And what is so hard to understand about the fact that harm can result from action and inaction, and hence that knowingly permitting harm to occur is a crime just as much as causing harm oneself? This isn't pathos, this isn't appeal to emotion, this isn't even an argument from legality, this is just – physics, really. If you concede that punishing evildoers (by which I mean people who commit crimes of commission) is a good idea because it incentivises people not to do evil, that logically implies that it's also a good idea to punish people who commit crimes of omission, for exactly the same reason.
You seem to be operating from some kind of bizarre slave morality perspective, in which harm can only result because of action, whereas people who do nothing are morally pure. This is, to put it mildly, bollocks.

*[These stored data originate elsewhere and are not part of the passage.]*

[config.mk]
export PLATFORM = sky130hd
export DESIGN_NAME = apb_master_ctrl_flat
export DESIGN_NICKNAME = d
export VERILOG_FILES = /design/src/rtl/apb_master_ctrl_if.sv /design/src/rtl/apb_master_ctrl.sv /design/src/flat_wrapper.sv
export SDC_FILE = /design/constraint.sdc
export NUM_CORES = 1
export LEC_CHECK = 0
export ABC_AREA = 1
export BUFFER_PORTS_ARGS = -buffer_cell sky130_fd_sc_hd__buf_2
export CORE_MARGIN = 8
export CORE_UTILIZATION = 47
export CTS_CLUSTER_DIAMETER = 50
export DETAILED_ROUTE_END_ITERATION = 7
export PLACE_DENSITY = 0.87
export SETUP_SLACK_MARGIN = 0.02
export SYNTH_ARGS = -nofsm -noshare
export SYNTH_HDL_FRONTEND = slang
export SYNTH_SLANG_ARGS = --single-unit
[constraint.sdc]
create_clock -name PCLK -period 1.9 [get_ports PCLK]
set_clock_uncertainty 0.15 [all_clocks]
set_input_delay 0.19 -clock PCLK [delete_from_list [all_inputs] [get_ports PCLK]]
set_output_delay 0.19 -clock PCLK [all_outputs]
set_load 0.1 [all_outputs]
[src/rtl/apb_master_ctrl_if.sv]
// APB4 bus bundle between one requester and one completer.
interface apb_master_ctrl_if #(
  parameter int ADDR_WIDTH = 32,
  parameter int DATA_WIDTH = 32
);
  logic                    PSEL;
  logic                    PENABLE;
  logic                    PWRITE;
  logic [ADDR_WIDTH-1:0]   PADDR;
  logic [DATA_WIDTH-1:0]   PWDATA;
  logic [DATA_WIDTH/8-1:0] PSTRB;
  logic                    PREADY;
  logic                    PSLVERR;
  logic [DATA_WIDTH-1:0]   PRDATA;

  modport master (
    output PSEL, PENABLE, PWRITE, PADDR, PWDATA, PSTRB,
    input  PREADY, PSLVERR, PRDATA
  );

  modport slave (
    input  PSEL, PENABLE, PWRITE, PADDR, PWDATA, PSTRB,
    output PREADY, PSLVERR, PRDATA
  );
endinterface

[src/rtl/apb_master_ctrl.sv]
// APB4 requester: one command at a time from a valid/ready port, response held until consumed,
// optional wait-state timeout so a hung completer cannot stall the requester forever.
module apb_master_ctrl #(
  parameter int ADDR_WIDTH     = 32,
  parameter int DATA_WIDTH     = 32,
  parameter int TIMEOUT_CYCLES = 16
) (
  input  logic                    PCLK,
  input  logic                    PRESETn,
  // Handshakes: a command moves when cmd_valid && cmd_ready at PCLK rise, a response is consumed
  // when rsp_valid && rsp_ready at PCLK rise; rsp_* stay stable while rsp_valid && !rsp_ready.
  input  logic                    cmd_valid,
  output logic                    cmd_ready,
  input  logic                    cmd_write,
  input  logic [ADDR_WIDTH-1:0]   cmd_addr,
  input  logic [DATA_WIDTH-1:0]   cmd_wdata,
  input  logic [DATA_WIDTH/8-1:0] cmd_strb,
  output logic                    rsp_valid,
  input  logic                    rsp_ready,
  output logic [DATA_WIDTH-1:0]   rsp_rdata,
  output logic                    rsp_err,
  output logic                    rsp_timeout,
  output logic [1:0]              dbg_state,
  apb_master_ctrl_if.master       apb
);
  localparam int CNT_WIDTH = (TIMEOUT_CYCLES > 0) ? $clog2(TIMEOUT_CYCLES + 1) : 1;
  localparam logic [CNT_WIDTH-1:0] CNT_MAX   = '1;
  localparam logic [CNT_WIDTH-1:0] CNT_LIMIT = CNT_WIDTH'(TIMEOUT_CYCLES);

  typedef enum logic [1:0] {
    IDLE   = 2'd0,
    SETUP  = 2'd1,
    ACCESS = 2'd2
  } state_t;

  state_t               state;
  logic [CNT_WIDTH-1:0] wait_cnt;
  logic [CNT_WIDTH-1:0] wait_next;
  logic                 timeout_hit;

  // Saturating so a disabled timeout never lets the counter wrap.
  assign wait_next   = (wait_cnt == CNT_MAX) ? wait_cnt : wait_cnt + 1'b1;
  assign timeout_hit = (TIMEOUT_CYCLES != 0) && (wait_next == CNT_LIMIT);
  assign cmd_ready   = (state == IDLE) && !rsp_valid;
  assign dbg_state   = state;

  always_ff @(posedge PCLK or negedge PRESETn) begin
    if (!PRESETn) begin
      state       <= IDLE;
      wait_cnt    <= '0;
      apb.PSEL    <= 1'b0;
      apb.PENABLE <= 1'b0;
      apb.PWRITE  <= 1'b0;
      apb.PADDR   <= '0;
      apb.PWDATA  <= '0;
      apb.PSTRB   <= '0;
      rsp_valid   <= 1'b0;
      rsp_rdata   <= '0;
      rsp_err     <= 1'b0;
      rsp_timeout <= 1'b0;
    end else begin
      if (rsp_valid && rsp_ready) begin
        rsp_valid   <= 1'b0;
        rsp_rdata   <= '0;
        rsp_err     <= 1'b0;
        rsp_timeout <= 1'b0;
      end
      case (state)
        IDLE: begin
          if (cmd_valid && cmd_ready) begin
            state       <= SETUP;
            wait_cnt    <= '0;
            apb.PSEL    <= 1'b1;
            apb.PENABLE <= 1'b0;
            apb.PADDR   <= cmd_addr;
            apb.PWRITE  <= cmd_write;
            // Reads keep the previous write data on PWDATA to avoid needless toggling.
            apb.PSTRB   <= cmd_write ? cmd_strb : '0;
            if (cmd_write) apb.PWDATA <= cmd_wdata;
          end
        end
        SETUP: begin
          state       <= ACCESS;
          apb.PENABLE <= 1'b1;
        end
        ACCESS: begin
          if (apb.PREADY) begin
            state       <= IDLE;
            apb.PSEL    <= 1'b0;
            apb.PENABLE <= 1'b0;
            rsp_valid   <= 1'b1;
            rsp_rdata   <= apb.PWRITE ? '0 : apb.PRDATA;
            rsp_err     <= apb.PSLVERR;
            rsp_timeout <= 1'b0;
          end else if (timeout_hit) begin
            state       <= IDLE;
            wait_cnt    <= wait_next;
            apb.PSEL    <= 1'b0;
            apb.PENABLE <= 1'b0;
            rsp_valid   <= 1'b1;
            rsp_rdata   <= '0;
            rsp_err     <= 1'b1;
            rsp_timeout <= 1'b1;
          end else begin
            wait_cnt <= wait_next;
          end
        end
        default: state <= IDLE;
      endcase
    end
  end
endmodule

[src/flat_wrapper.sv]
// flat-port wrapper written by rule: the top's interface ports become plain ports
module apb_master_ctrl_flat 
#(
  parameter int ADDR_WIDTH     = 32,
  parameter int DATA_WIDTH     = 32,
  parameter int TIMEOUT_CYCLES = 16
)
  (PCLK, PRESETn, cmd_valid, cmd_ready, cmd_write, cmd_addr, cmd_wdata, cmd_strb, rsp_valid, rsp_ready, rsp_rdata, rsp_err, rsp_timeout, dbg_state, apb_PSEL, apb_PENABLE, apb_PWRITE, apb_PADDR, apb_PWDATA, apb_PSTRB, apb_PREADY, apb_PSLVERR, apb_PRDATA);
  apb_master_ctrl_if #(.ADDR_WIDTH(ADDR_WIDTH), .DATA_WIDTH(DATA_WIDTH)) apb_i ();
  input  logic PCLK;
  input  logic PRESETn;
  input  logic cmd_valid;
  output logic cmd_ready;
  input  logic cmd_write;
  input  logic [ADDR_WIDTH-1:0] cmd_addr;
  input  logic [DATA_WIDTH-1:0] cmd_wdata;
  input  logic [DATA_WIDTH/8-1:0] cmd_strb;
  output logic rsp_valid;
  input  logic rsp_ready;
  output logic [DATA_WIDTH-1:0] rsp_rdata;
  output logic rsp_err;
  output logic rsp_timeout;
  output logic [1:0] dbg_state;
  output wire logic [$bits(apb_i.PSEL)-1:0] apb_PSEL;
  output wire logic [$bits(apb_i.PENABLE)-1:0] apb_PENABLE;
  output wire logic [$bits(apb_i.PWRITE)-1:0] apb_PWRITE;
  output wire logic [$bits(apb_i.PADDR)-1:0] apb_PADDR;
  output wire logic [$bits(apb_i.PWDATA)-1:0] apb_PWDATA;
  output wire logic [$bits(apb_i.PSTRB)-1:0] apb_PSTRB;
  input wire logic [$bits(apb_i.PREADY)-1:0] apb_PREADY;
  input wire logic [$bits(apb_i.PSLVERR)-1:0] apb_PSLVERR;
  input wire logic [$bits(apb_i.PRDATA)-1:0] apb_PRDATA;
  assign apb_PSEL = apb_i.PSEL;
  assign apb_PENABLE = apb_i.PENABLE;
  assign apb_PWRITE = apb_i.PWRITE;
  assign apb_PADDR = apb_i.PADDR;
  assign apb_PWDATA = apb_i.PWDATA;
  assign apb_PSTRB = apb_i.PSTRB;
  assign apb_i.PREADY = apb_PREADY;
  assign apb_i.PSLVERR = apb_PSLVERR;
  assign apb_i.PRDATA = apb_PRDATA;
  apb_master_ctrl #(.ADDR_WIDTH(ADDR_WIDTH), .DATA_WIDTH(DATA_WIDTH), .TIMEOUT_CYCLES(TIMEOUT_CYCLES)) u_core (.PCLK(PCLK), .PRESETn(PRESETn), .cmd_valid(cmd_valid), .cmd_ready(cmd_ready), .cmd_write(cmd_write), .cmd_addr(cmd_addr), .cmd_wdata(cmd_wdata), .cmd_strb(cmd_strb), .rsp_valid(rsp_valid), .rsp_ready(rsp_ready), .rsp_rdata(rsp_rdata), .rsp_err(rsp_err), .rsp_timeout(rsp_timeout), .dbg_state(dbg_state), .apb(apb_i));
endmodule
==> out/results.ini, run 1 <==
[setup_path]
crit_path_end_kind=flop
cp.required_ps=2180
worstReg2RegEnd=u_core.rsp_err
critical_path_arrival_ps=2120
cp-endpoint=u_core.rsp_err
crit-reg2reg-launch=u_core.dbg_state[1]
cp-start-kind=flop
critPathKind=flop to flop
crit_start=u_core.dbg_state[1]
r2r_cells=8
rrSetupSlack_ps=60
worstPathMaxFanout=3

[clocking]
clk_pin_slew_ps=50
numCtsBuffers=17
cts_sinks=113
cts_tree=done
clockRootBuffer=clkbuf_8
clk_latency_ps=500
htreeDepth=4
cts_buffer_depth=2

[yosys]
yosys_warnings=0
muxShareOfSynthArea_pct=0
synth_top_area_cell=dfrtp_1
yosysMostFrequentCell=nand2_1
yosysTopAreaCellShare_pct=59.7
synth_top_family_by_area=simple AND/OR/NAND/NOR gates
seq_area_frac_synth_pct=59.7
netlist_top_cells_count=nand2_1 (315), dfrtp_1 (113), nand3b_1 (32)
synthAdderAreaFrac_pct=0.264
synth_cell_types=28
synth_edf_count=0
synth_compound_area_share_pct=1.98
async_reset_ff_share_pct=100
synth-seq-cells=113
synth_simple_gate_area_share_pct=33.4
syn_inst=536
syn_avg_cell_area_sq_um=8.83
netlist_area_sq_um=4730
ys_top_cells_by_area=dfrtp_1 (60%), nand2_1 (25%), nand3b_1 (5.1%)
synth-xor-area-share_pct=0
synth_nets=644
ys.flop_type=dfrtp_1

[floorplanning]
fp.dieW_um=116
core_area_sq_um=9770
chipHeight_um=116
die-area_sq_um=13500
top_level_ports=216
rows=36
initial_utilization_pct=48.4

[sta]
finalCritPeriodShare_pct=96.9
rsz0062_at_grt=yes
setup-violations-final=0
min_period_ps=1840
hold_violations=0
tightestPinTransition_ps=637
max_freq_mhz=543
slew_violations=0
slew_headroom_pct=57.5

[placed_design]
placed_area_sq_um=5970
dp_hpwl_um=10400
io_buffers=215
gp_congestion=0.836

[route]
vias=5255
firstDrtPassIters=6
wl_um=18000
viasPerCell=5.15
drt-initial-drc-count=573
antenna_left=0
wl_per_cell_um=17.6
route.detailed.drc=0

[cells_and_area]
fin_nets=983
finalInstanceArea_sq_um=7710
fill_cells=530
areaGrowthSynthToFinish_pct=62.9
drive_gt1_share_pct=31.8

[global_routing]
grt_max_degree=114
gr-usage-all-layers_pct=26.9
grt_overflow=0
grt_pass1_vias=5575
antenna_found_initial=0
grt_pass1_wl_um=27900

[status]
status=finished clean

[worst_hold_path]
hold_path_class=input port to async pin

[job]
max_cap_violations=0

area by class of cell:
class	instances	area (sq um)	share of cell area [%]
flip-flops and latches	113	2840	36.8
diodes	2	5.00	0.0649
repair buffers	344	2380	30.8
multi-input cells	382	1720	22.2
well taps	133	166	2.16
inverters	16	70.1	0.908
clock buffers	24	480	6.23
clock inverters	6	57.6	0.746
repair inverters	1	5.00	0.0649
layout by cell type (no fill, tap or decap), drive strengths merged, types with 3 or more instances in the layout:
cell / count
nand3b: 32
dlymetal6s4s: 4
clkinv: 6
inv: 15
a21oi: 3
a22o: 5
nor2: 7
buf: 233
nand3: 9
dlygate4sd3: 107
nand2: 317
dfrtp: 113
o22ai: 3
clkbuf: 24
worst min path at each step:
stage	start	to	slack (ps)
finish	PRESETn	u_core.rsp_rdata[23]	140
global route	PRESETn	u_core.rsp_rdata[23]	220
CTS	PRESETn	u_core.rsp_rdata[23]	180
detailed placement	PRESETn	u_core.rsp_rdata[23]	170
global placement	PRESETn	u_core.rsp_rdata[30]	160
floorplan	PRESETn	u_core.apb.PADDR[0]	-260
flip-flops by register name, summed over array words and instances (netlist names):
signal / count
u_core.apb.PWDATA: 32
u_core.rsp_valid: 1
u_core.wait_cnt: 5
u_core.dbg_state: 2
u_core.apb.PSTRB: 4
u_core.rsp_rdata: 32
u_core.rsp_err: 1
u_core.apb.PENABLE: 1
u_core.apb.PWRITE: 1
u_core.apb.PSEL: 1
u_core.apb.PADDR: 32
u_core.rsp_timeout: 1
cells by family (layout without fill, tap and decap cells):
| group | after synthesis | after routing |
|---|---|---|
| AO/OA/AOI/OAI | 13 | 13 |
| other | 0 | 2 |
| buffers and inverters | 41 | 391 |
| flip-flops | 113 | 113 |
| AND/OR/NAND/NOR | 368 | 368 |
| adder cells (fa/ha/maj) | 1 | 1 |
critical path: stages (launching register included):
cell,delay (ps)
dfrtp_4,420
buf_4,120
inv_2,50
nor2_4,140
inv_2,80
nor2_4,120
nand2_1,60
dlygate4sd3_1,560
nand3_1,80
per-layer routing:
metal | global-route usage (%) | up-vias | wire length (um)
met5 | 0 | - | 0
li1 | - | 2347 | -
met3 | 9.51 | 45 | 1940
met1 | 29.2 | 2496 | 6530
met2 | 46.4 | 367 | 9050
met4 | 12.2 | 0 | 477
through the flow:
stage	util (%)	hold slack [ps]	std cells	setup slack, ps	TNS, ps
global route	78.9	215	1019	-9.55	-9.55
floorplan	-	-256	536	-549	-38670
finish	78.9	136	1021	58.7	0
CTS	78.3	185	1013	34.3	0
global placement	61.0	161	869	162	0
detailed placement	61.0	172	869	12.9	0
repair_timing:
item / 4_1_cts / 5_1_grt
setup buffers: 2 / 6
pin swaps: 1 / 2
gates cloned: 0 / 1
hold buffers: 112 / 0
resized for setup: 3 / 6
setup endpoints to repair: 6 / 42
hold endpoints to repair: 220 / 0
Power of run 1 is left out: the tool's default activity adds up to more than one toggle a clock period on the data nets, which glitch-free logic cannot reach.
==> inputs of run 2 (changes only) <==
CORE_UTILIZATION = 42   (was 47)
PLACE_DENSITY = 0.83   (was 0.87)
clock period = 1.5 ns   (was 1.9 ns; I/O delays follow)
==> out/results.ini, run 2 (synthesis gave the netlist of run 1 again) <==
[floorplanning]
rows=38
initial_utilization_pct=43.3
core_area_sq_um=10900
top_level_ports=216
chipHeight_um=122
fp.dieW_um=122
die-area_sq_um=14900

[sta]
setup-violations-final=115
max_freq_mhz=564
slew_headroom_pct=76.7
hold_violations=0
slew_violations=0
min_period_ps=1770
rsz0062_at_grt=yes
fin_ws_ps=-274
tightestPinTransition_ps=350
fin_setup_tns_ps=-22090
finalCritPeriodShare_pct=118

[route]
viasPerCell=5.45
wl_per_cell_um=22.7
drt-initial-drc-count=636
route.detailed.drc=0
firstDrtPassIters=5
wl_um=24200
vias=5819
antenna_left=0

[cells_and_area]
largest_registers=u_core.apb.PADDR x32, u_core.apb.PWDATA x32, u_core.rsp_rdata x32
areaGrowthSynthToFinish_pct=102
finalInstanceArea_sq_um=9560
drive_gt1_share_pct=51.8
final_cell_mix=nand2_1 (177), buf_4 (120), dfrtp_1 (110)
final_common_cell=nand2_1
fin_nets=1020

[clocking]
clk_latency_ps=400
clockRootBuffer=clkbuf_16
htreeDepth=4
cts_sinks=113
numCtsBuffers=17
cts_buffer_depth=2
clk_pin_slew_ps=60
cts_tree=done

[placed_design]
dp_hpwl_um=10300
placed_area_sq_um=6270
io_buffers=215
gp_congestion=0.801

[global_routing]
grt_pass1_vias=5703
grt_overflow=0
grt_pass1_wl_um=29900
gr-usage-all-layers_pct=25.5
antenna_found_initial=1
grt_max_degree=48

[setup_path]
crit-reg2reg-launch=u_core.wait_cnt[0]
cp.required_ps=1630
critical_path_arrival_ps=1910
r2r_cells=9
worstPathMaxFanout=17
rrSetupSlack_ps=-270
crit_path_end_kind=flop
critPathKind=flop to flop
crit_start=u_core.wait_cnt[0]
cp-start-kind=flop
cp-endpoint=u_core.rsp_rdata[2]
worstReg2RegEnd=u_core.rsp_rdata[2]

[status]
status=finished, violations left
violations=setup timing

[worst_hold_path]
hold_path_class=input port to async pin

[job]
max_cap_violations=0

## run 2: how the worst min path moves through the flow
stage	startpoint	to
final	PRESETn	u_core.rsp_rdata[31]
after floorplan	PRESETn	u_core.apb.PADDR[0]
after detailed placement	PRESETn	u_core.rsp_rdata[31]
after CTS	cmd_write	u_core.apb.PWDATA[1]
after global routing	PRESETn	u_core.rsp_rdata[27]
after global placement	PRESETn	u_core.rsp_rdata[31]
## run 2: layout make-up
cell class	count	area [sq um]
repair buffers	377	3360
flip-flops and latches	113	2840
multi-input cells	383	2450
fillers	469	1380
clock buffers	19	453
well taps	140	175
clock inverters	13	126
inverters	16	104
repair inverters	4	52.6
diodes	2	5.00
## run 2: timing repair
item                                   in CTS  in global routing
pin swaps                                   2                 80
cloned                                      2                 19
setup endpoints to repair                 218                117
gates resized for setup                   127                231
hold buffers                              103                  0
endpoints found under the hold margin     215                  0
setup buffers                               8                 10
## run 2: per-layer routing
metal | track usage [%] | up-vias | wire length, um
met5 | 0 | - | 0
met4 | 10.9 | 0 | 1180
met3 | 10.4 | 106 | 2690
met2 | 43.1 | 461 | 12200
met1 | 27.8 | 2823 | 8210
li1 | - | 2429 | -
## run 2: worst max-delay path: stages, from the launching register on
cell,delay [ps]
dfrtp_1,400
ha_4,180
nand3_1,90
nand2_1,90
inv_2,60
nor2_4,140
nand4_4,180
buf_12,200
nand3b_1,90
nand2_1,70
## run 2: stage by stage
step	utilization (%)	std cells	hold slack (ps)	worst slack, ps
2_1_floorplan	-	536	-296	-949
3_3_place_gp	57.4	896	-69.7	-131
3_5_place_dp	57.4	896	-69.8	-183
4_1_cts	76.4	1040	28.3	-202
5_1_grt	87.4	1066	75.7	-366
6_report	87.4	1067	50.6	-274
Power of run 2 is left out for the same reason.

Failing to toss a rope to a drowning child is almost as much of a moral indictment of you as pushing her in to the water.
You're saying that my argument "implies criminality of inaction" in what I assume is meant to be a derisive tone, like that's a facially absurd claim to make. But it's factually true that certain kinds of inaction are criminal offenses in many jurisdictions, and your refusal to recognise this doesn't make it any less true, or doesn't mean it doesn't apply to you. If you think these kinds of inactions shouldn't be considered crimes, fair enough, but don't pretend they aren't and scoff at me for pointing out that they are.